We'll discuss generics variance later, but now let's try to understand why Scala's architectures have decided to make Array[T] invariant. Consider the following code in Scala:

Java
val cats: Array[Cat] = Array[Cat](new Cat(), new Cat())
val animals: Array[Animal] = cats //*compile-time error here
animals.update(0, new Dog())

By the virtue of the Scala's compiler, we get compile-time error here (line *). Otherwise it would be possible to break type safety like we could in Java (and C#). Interesting, that not all Scala's collections have the same behavior. Let's change Array to List in our example:

Java
val cats:List[Cat] = List[Cat](new Cat(), new Cat())
val animals:List[Animal] = cats //OK
val newAnimals = animals.updated(0, new Dog())

This code compiles in Scala and also absolutely safe at execution time. How and why it's possible to do it with List and impossible with Array? The answer is mutability. Arrays in Scala are mutable, so it's impossible to guarantee type safety due to the same reasons it's impossible with arrays in Java (C#), which are mutable as well. On the other hand, Scala's List is immutable (Scala has mutable lists too, but we are talking about the immutable one here). So, when updating element in the list, actually we are creating new List containing elements from the old one (with a newly updated element). In other words, for immutable lists there is a guarantee that List can't be updated in place causing inconsistency at runtime.

A brief summary of array covariance:

Only read-only (immutable) arrays can be truly covariant. But they are not immutable. When we update something in an array we don't get a new array, we just update the target array in place. That's why it's impossible to make arrays truly covariant, at the same time providing safety at runtime. Language designers need to make not an easy choice about that. And it's the matter of dispute what's better, to support "broken" covariance for arrays (like C# and Java do), or to make the deliberated decision to make them invariant (Scala).

Arrays contravariance

C#/Java/Scala

The all 3 languages do not support array contravariance. And even though covariance (not safe at runtime) is supported for arrays in C# and Java – it would have been impractical to allow contravariance for arrays. Let's try to find out why.       

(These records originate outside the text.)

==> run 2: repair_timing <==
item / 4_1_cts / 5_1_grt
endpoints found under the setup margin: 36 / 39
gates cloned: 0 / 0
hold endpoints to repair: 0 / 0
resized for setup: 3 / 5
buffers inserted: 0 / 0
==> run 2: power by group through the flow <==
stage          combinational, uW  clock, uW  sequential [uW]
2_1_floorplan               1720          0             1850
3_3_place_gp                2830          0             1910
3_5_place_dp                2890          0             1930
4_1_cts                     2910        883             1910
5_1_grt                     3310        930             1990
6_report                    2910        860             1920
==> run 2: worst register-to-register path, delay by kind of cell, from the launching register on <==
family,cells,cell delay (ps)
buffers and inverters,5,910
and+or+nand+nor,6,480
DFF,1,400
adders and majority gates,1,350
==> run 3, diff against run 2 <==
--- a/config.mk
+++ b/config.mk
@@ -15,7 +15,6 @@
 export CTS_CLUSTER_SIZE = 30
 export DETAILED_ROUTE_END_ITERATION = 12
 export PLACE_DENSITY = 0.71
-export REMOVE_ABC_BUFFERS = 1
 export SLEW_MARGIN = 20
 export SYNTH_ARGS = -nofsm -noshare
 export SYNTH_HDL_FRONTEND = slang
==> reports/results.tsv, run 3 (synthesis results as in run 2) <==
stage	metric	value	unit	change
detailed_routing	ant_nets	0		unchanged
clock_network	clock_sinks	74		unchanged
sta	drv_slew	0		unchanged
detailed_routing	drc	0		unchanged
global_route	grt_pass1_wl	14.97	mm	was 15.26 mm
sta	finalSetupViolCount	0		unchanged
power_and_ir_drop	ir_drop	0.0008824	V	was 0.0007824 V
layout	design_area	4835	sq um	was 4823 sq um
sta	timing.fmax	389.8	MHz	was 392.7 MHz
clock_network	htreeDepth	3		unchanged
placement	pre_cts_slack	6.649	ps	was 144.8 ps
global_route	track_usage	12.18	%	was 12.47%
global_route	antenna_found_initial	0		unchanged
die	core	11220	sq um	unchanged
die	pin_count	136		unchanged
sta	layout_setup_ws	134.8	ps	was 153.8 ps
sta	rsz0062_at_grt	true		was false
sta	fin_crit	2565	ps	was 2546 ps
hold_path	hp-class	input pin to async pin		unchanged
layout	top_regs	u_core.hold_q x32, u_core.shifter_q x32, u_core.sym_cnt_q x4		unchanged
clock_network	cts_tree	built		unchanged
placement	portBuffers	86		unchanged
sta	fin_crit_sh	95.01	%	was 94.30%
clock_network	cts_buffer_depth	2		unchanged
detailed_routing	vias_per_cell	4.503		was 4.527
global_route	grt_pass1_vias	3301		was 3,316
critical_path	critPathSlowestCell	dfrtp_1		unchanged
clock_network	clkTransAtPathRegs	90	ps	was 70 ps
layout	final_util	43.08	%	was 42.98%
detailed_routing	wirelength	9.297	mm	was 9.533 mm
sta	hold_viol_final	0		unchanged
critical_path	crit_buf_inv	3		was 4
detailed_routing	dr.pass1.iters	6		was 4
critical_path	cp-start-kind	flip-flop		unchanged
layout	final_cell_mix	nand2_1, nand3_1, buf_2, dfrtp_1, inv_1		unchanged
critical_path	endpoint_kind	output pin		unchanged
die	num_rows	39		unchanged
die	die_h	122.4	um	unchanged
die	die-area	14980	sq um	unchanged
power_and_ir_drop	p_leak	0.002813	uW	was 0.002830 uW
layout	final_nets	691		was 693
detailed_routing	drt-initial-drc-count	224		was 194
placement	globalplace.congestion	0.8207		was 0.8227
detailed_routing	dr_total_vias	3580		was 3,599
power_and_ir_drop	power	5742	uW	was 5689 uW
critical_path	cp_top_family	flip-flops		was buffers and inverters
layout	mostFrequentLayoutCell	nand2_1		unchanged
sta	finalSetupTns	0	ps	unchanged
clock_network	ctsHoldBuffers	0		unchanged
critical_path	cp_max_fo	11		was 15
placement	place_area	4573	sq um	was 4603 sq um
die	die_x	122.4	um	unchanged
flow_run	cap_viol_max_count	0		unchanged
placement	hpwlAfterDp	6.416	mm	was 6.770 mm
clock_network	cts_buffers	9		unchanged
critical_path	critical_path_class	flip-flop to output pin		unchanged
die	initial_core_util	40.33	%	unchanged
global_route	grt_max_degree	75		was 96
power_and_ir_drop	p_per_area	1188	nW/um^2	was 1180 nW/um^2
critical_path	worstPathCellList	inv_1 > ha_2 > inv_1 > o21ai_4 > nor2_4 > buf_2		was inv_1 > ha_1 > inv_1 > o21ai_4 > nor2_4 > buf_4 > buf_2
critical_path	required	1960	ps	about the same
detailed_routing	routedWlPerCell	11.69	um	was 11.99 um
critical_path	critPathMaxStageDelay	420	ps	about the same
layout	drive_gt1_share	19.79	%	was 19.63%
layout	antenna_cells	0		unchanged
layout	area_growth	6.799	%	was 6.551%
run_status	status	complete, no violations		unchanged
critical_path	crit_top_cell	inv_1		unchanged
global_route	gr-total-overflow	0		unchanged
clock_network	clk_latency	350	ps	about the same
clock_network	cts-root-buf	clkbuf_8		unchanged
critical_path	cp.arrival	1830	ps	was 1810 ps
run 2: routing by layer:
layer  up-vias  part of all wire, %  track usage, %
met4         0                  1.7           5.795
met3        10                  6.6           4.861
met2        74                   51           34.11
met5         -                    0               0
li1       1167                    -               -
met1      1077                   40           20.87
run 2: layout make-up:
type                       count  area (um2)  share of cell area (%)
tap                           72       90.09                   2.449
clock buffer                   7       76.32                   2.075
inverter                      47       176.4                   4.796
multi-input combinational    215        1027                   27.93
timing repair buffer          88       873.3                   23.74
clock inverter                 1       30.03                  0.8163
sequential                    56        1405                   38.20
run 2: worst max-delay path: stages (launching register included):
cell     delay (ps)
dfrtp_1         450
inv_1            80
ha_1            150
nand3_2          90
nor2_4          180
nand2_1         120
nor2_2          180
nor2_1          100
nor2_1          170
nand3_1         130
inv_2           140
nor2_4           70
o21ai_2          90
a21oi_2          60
===== src/rtl/fetch_pipe_ctrl.sv =====
// Pipeline front end: PC and IF/ID register, arbitrating redirect, mret,
// interrupt entry, load-use stall and normal fetch in that priority order.
module fetch_pipe_ctrl #(
  parameter logic [31:0] RESET_PC = 32'h0000_0000,
  parameter int          CNT_W    = 16
) (
  input  logic       clk,
  input  logic       rstn,
  fetch_pipe_if.slave bus
);

  localparam logic [31:0] NOP = 32'h0000_0013;

  typedef enum logic {RUN, HANDLER} state_t;

  state_t           state_q, state_d;
  logic [31:0]      pc_q, pc_d;
  logic [31:0]      ifpc_q, ifpc_d;
  logic [31:0]      ifinst_q, ifinst_d;
  logic             ifvld_q, ifvld_d;
  logic [31:0]      epc_q, epc_d;
  logic [CNT_W-1:0] scnt_q, scnt_d;
  logic [CNT_W-1:0] fcnt_q, fcnt_d;
  logic             hz_q, hz_d;
  logic             stall_req;
  logic             take_int;
  logic             bubble;
  logic             ack;

  function automatic logic [CNT_W-1:0] sat_inc(input logic [CNT_W-1:0] v);
    return (&v) ? v : v + CNT_W'(1);
  endfunction

  assign stall_req = bus.is_stall | ~bus.IF_ID_write_enable;
  // Interrupts only enter on a clean boundary so epc names a real instruction.
  assign take_int  = bus.int_req & (state_q == RUN) & ~stall_req & ifvld_q;

  always_comb begin
    state_d  = state_q;
    pc_d     = pc_q;
    ifpc_d   = ifpc_q;
    ifinst_d = ifinst_q;
    ifvld_d  = ifvld_q;
    epc_d    = epc_q;
    scnt_d   = scnt_q;
    fcnt_d   = fcnt_q;
    hz_d     = hz_q | (bus.is_stall == bus.IF_ID_write_enable);
    bubble   = bus.ID_EX_flush;
    ack      = 1'b0;
    if (bus.redirect_valid) begin
      pc_d     = bus.redirect_pc;
      ifvld_d  = 1'b0;
      ifinst_d = NOP;
      fcnt_d   = sat_inc(fcnt_q);
      bubble   = 1'b1;
    end else if (bus.mret) begin
      pc_d     = epc_q;
      state_d  = RUN;
      ifvld_d  = 1'b0;
      ifinst_d = NOP;
      fcnt_d   = sat_inc(fcnt_q);
      bubble   = 1'b1;
    end else if (take_int) begin
      epc_d    = ifpc_q;
      pc_d     = bus.int_vec;
      state_d  = HANDLER;
      ifvld_d  = 1'b0;
      ifinst_d = NOP;
      fcnt_d   = sat_inc(fcnt_q);
      bubble   = 1'b1;
      ack      = 1'b1;
    end else if (stall_req) begin
      bubble   = bus.ID_EX_flush | bus.is_stall;
      scnt_d   = sat_inc(scnt_q);
    end else begin
      ifpc_d   = pc_q;
      ifinst_d = bus.imem_inst;
      ifvld_d  = 1'b1;
      pc_d     = pc_q + 32'd4;
    end
  end

  // IF -> ID stage boundary
  always_ff @(posedge clk or negedge rstn) begin
    if (!rstn) begin
      state_q  <= RUN;
      pc_q     <= RESET_PC;
      ifpc_q   <= 32'h0;
      ifinst_q <= NOP;
      ifvld_q  <= 1'b0;
      epc_q    <= 32'h0;
      scnt_q   <= '0;
      fcnt_q   <= '0;
      hz_q     <= 1'b0;
    end else begin
      state_q  <= state_d;
      pc_q     <= pc_d;
      ifpc_q   <= ifpc_d;
      ifinst_q <= ifinst_d;
      ifvld_q  <= ifvld_d;
      epc_q    <= epc_d;
      scnt_q   <= scnt_d;
      fcnt_q   <= fcnt_d;
      hz_q     <= hz_d;
    end
  end

  assign bus.pc_out       = pc_q;
  assign bus.IF_ID_pc     = ifpc_q;
  assign bus.IF_ID_inst   = ifinst_q;
  assign bus.IF_ID_valid  = ifvld_q;
  assign bus.ID_EX_bubble = bubble;
  assign bus.int_ack      = ack;
  assign bus.epc          = epc_q;
  assign bus.in_handler   = (state_q == HANDLER);
  assign bus.stall_cnt    = scnt_q;
  assign bus.flush_cnt    = fcnt_q;
  assign bus.hz_err       = hz_q;

endmodule
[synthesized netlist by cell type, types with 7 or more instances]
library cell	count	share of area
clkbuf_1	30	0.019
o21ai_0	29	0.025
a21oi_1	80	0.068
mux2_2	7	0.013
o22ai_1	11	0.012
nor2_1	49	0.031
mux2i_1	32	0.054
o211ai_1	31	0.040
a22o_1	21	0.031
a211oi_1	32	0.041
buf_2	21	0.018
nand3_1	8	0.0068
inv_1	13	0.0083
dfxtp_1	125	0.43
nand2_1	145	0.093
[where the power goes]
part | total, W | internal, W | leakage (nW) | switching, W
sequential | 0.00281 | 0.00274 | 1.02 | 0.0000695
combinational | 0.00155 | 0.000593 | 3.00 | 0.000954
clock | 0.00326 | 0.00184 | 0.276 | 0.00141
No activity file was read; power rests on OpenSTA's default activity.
## src/rtl/seq_detect_prog.sv

```systemverilog
`default_nettype none
// ============================================================================
// Module   : seq_detect_prog
// Purpose  : Runtime-programmable Moore serial pattern detector. Holds a
//            pattern of up to PAT_W bits and a length, selectable overlapping
//            or non-overlapping detection, a sample enable, and a saturating
//            match counter.
// Ports    : clk        - system clock, rising edge
//            rst        - synchronous active-high reset
//            signal     - serial data bit, sampled when en=1
//            en         - sample enable
//            cfg_load   - strobe: capture pattern/pat_len/overlap, clear state
//            pattern    - pattern bits, [pat_len-1] received first, [0] last
//            pat_len    - pattern length in bits (0 = detector idle)
//            overlap    - 1 = overlapping detection, 0 = non-overlapping
//            out        - registered one-cycle match flag
//            match_cnt  - saturating count of matches
// Revision : 1.0 - initial release
// ============================================================================
module seq_detect_prog #(
    parameter int               PAT_W   = 8,
    parameter int               LEN_W   = 4,
    parameter int               CNT_W   = 8,
    parameter logic [PAT_W-1:0] PAT_RST = 'h1B,
    parameter int               LEN_RST = 5
) (
    input  logic             clk,
    input  logic             rst,
    input  logic             signal,
    input  logic             en,
    input  logic             cfg_load,
    input  logic [PAT_W-1:0] pattern,
    input  logic [LEN_W-1:0] pat_len,
    input  logic             overlap,
    output logic             out,
    output logic [CNT_W-1:0] match_cnt
);

    localparam int               c_fill_w  = $clog2(PAT_W + 1);
    localparam logic [c_fill_w-1:0] c_fill_max = c_fill_w'(PAT_W);
    localparam logic [LEN_W-1:0] c_len_rst = LEN_W'((LEN_RST > PAT_W) ? PAT_W : LEN_RST);

    logic [PAT_W-1:0]    r_cfg_pat;
    logic [LEN_W-1:0]    r_cfg_len;
    logic                r_cfg_ovl;
    logic [PAT_W-1:0]    r_hist;
    logic [c_fill_w-1:0] r_fill;
    logic                r_out;
    logic [CNT_W-1:0]    r_cnt;

    logic [PAT_W-1:0]    w_hist_n;
    logic [c_fill_w-1:0] w_fill_n;
    logic [PAT_W-1:0]    w_mask;
    logic [LEN_W-1:0]    w_len_clamped;
    logic                w_match;

    // Clamp the requested length at capture time so the compare logic only
    // ever sees 0..PAT_W.
    assign w_len_clamped = (pat_len > LEN_W'(PAT_W)) ? LEN_W'(PAT_W) : pat_len;

    always_comb begin
        w_hist_n = {r_hist[PAT_W-2:0], signal};
        w_fill_n = (r_fill == c_fill_max) ? r_fill : r_fill + 1'b1;
        // Mask selects the low L bits of history and pattern.
        w_mask = '0;
        for (int i = 0; i < PAT_W; i++) begin
            w_mask[i] = (i < int'(r_cfg_len));
        end
        w_match = (r_cfg_len != '0) &&
                  (int'(w_fill_n) >= int'(r_cfg_len)) &&
                  (((w_hist_n ^ r_cfg_pat) & w_mask) == '0);
    end

    always_ff @(posedge clk) begin
        if (rst) begin
            r_cfg_pat <= PAT_RST;
            r_cfg_len <= c_len_rst;
            r_cfg_ovl <= 1'b0;
            r_hist    <= '0;
            r_fill    <= '0;
            r_out     <= 1'b0;
            r_cnt     <= '0;
        end else if (cfg_load) begin
            // cfg_load wins over en: the serial bit of this cycle is dropped.
            r_cfg_pat <= pattern;
            r_cfg_len <= w_len_clamped;
            r_cfg_ovl <= overlap;
            r_hist    <= '0;
            r_fill    <= '0;
            r_out     <= 1'b0;
            r_cnt     <= '0;
        end else if (en) begin
            r_hist <= w_hist_n;
            // Non-overlapping mode restarts the search after a hit by
            // invalidating the history; hist itself keeps shifting.
            r_fill <= (w_match && !r_cfg_ovl) ? '0 : w_fill_n;
            r_out  <= w_match;
            if (w_match && (r_cnt != '1)) begin
                r_cnt <= r_cnt + 1'b1;
            end
        end else begin
            r_out <= 1'b0;
        end
    end

    assign out       = r_out;
    assign match_cnt = r_cnt;

endmodule
`default_nettype wire

```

Let's imagine for a minute that the following code works (really it does not):

C#
Animal[] animals = new Animal[] { new Cat(), new Cat() };
Dog[] dogs = animals; //compile-time error here, but let's imagine that it works           
dogs[0] = new Dog();

The actual type of array is Animal (it can contain both cats and dogs), so, from the data-changing point of view, there is nothing terrible that we can update one element to contain Dog instead of Cat, even via dogs variable. But how can we read an element from Animal array via dogs variable, if we have no compile-time guarantee that there are no Cats in our array? May be language designers could have implemented some workaround, e.g. to fail at runtime when an incompatible read operation is performed, but that kind of array essentially would be useless. So, our conclusion would be:

Only write-only arrays can be contravariant.

Generics variance

C#

Generics covariance in C#

Let's consider the following code: 

C#
interface IAnimalFarm<out T> where T: Animal
{
   T ProduceAnimal();
}
                     
class CatFarm : IAnimalFarm<Cat>
{
  public Cat ProduceAnimal()
  {
      return new Cat();
  }
}

Now we are ready to try out the example with generics covariance at work:

C#
IAnimalFarm<Cat> catFarm = new CatFarm();
IAnimalFarm<Animal> animalFarm = catFarm; //* OK, because covariant
Animal animal = animalFarm.ProduceAnimal();

This code (all the attention on the line marked with *) compiles without problems. It means that the compiler guarantees that it's safe to work with CatFarm via animalFarm variable. And indeed, what's wrong could happen if we call ProduceAnimal that has Animal return type, when the actual type of a returned object is Cat? The answer is nothing, because, thanks to assignment compatibility, it's OK to assign a value of a more specific type (Cat) to a variable of less specific (Animal).

Basically, in order to be covariant on a generic type parameter, type should contain the generic parameter only in output positions. In our example, it means that in order to be covariant IAnimalFarm should contain the generic type parameter T only as outputs of the methods.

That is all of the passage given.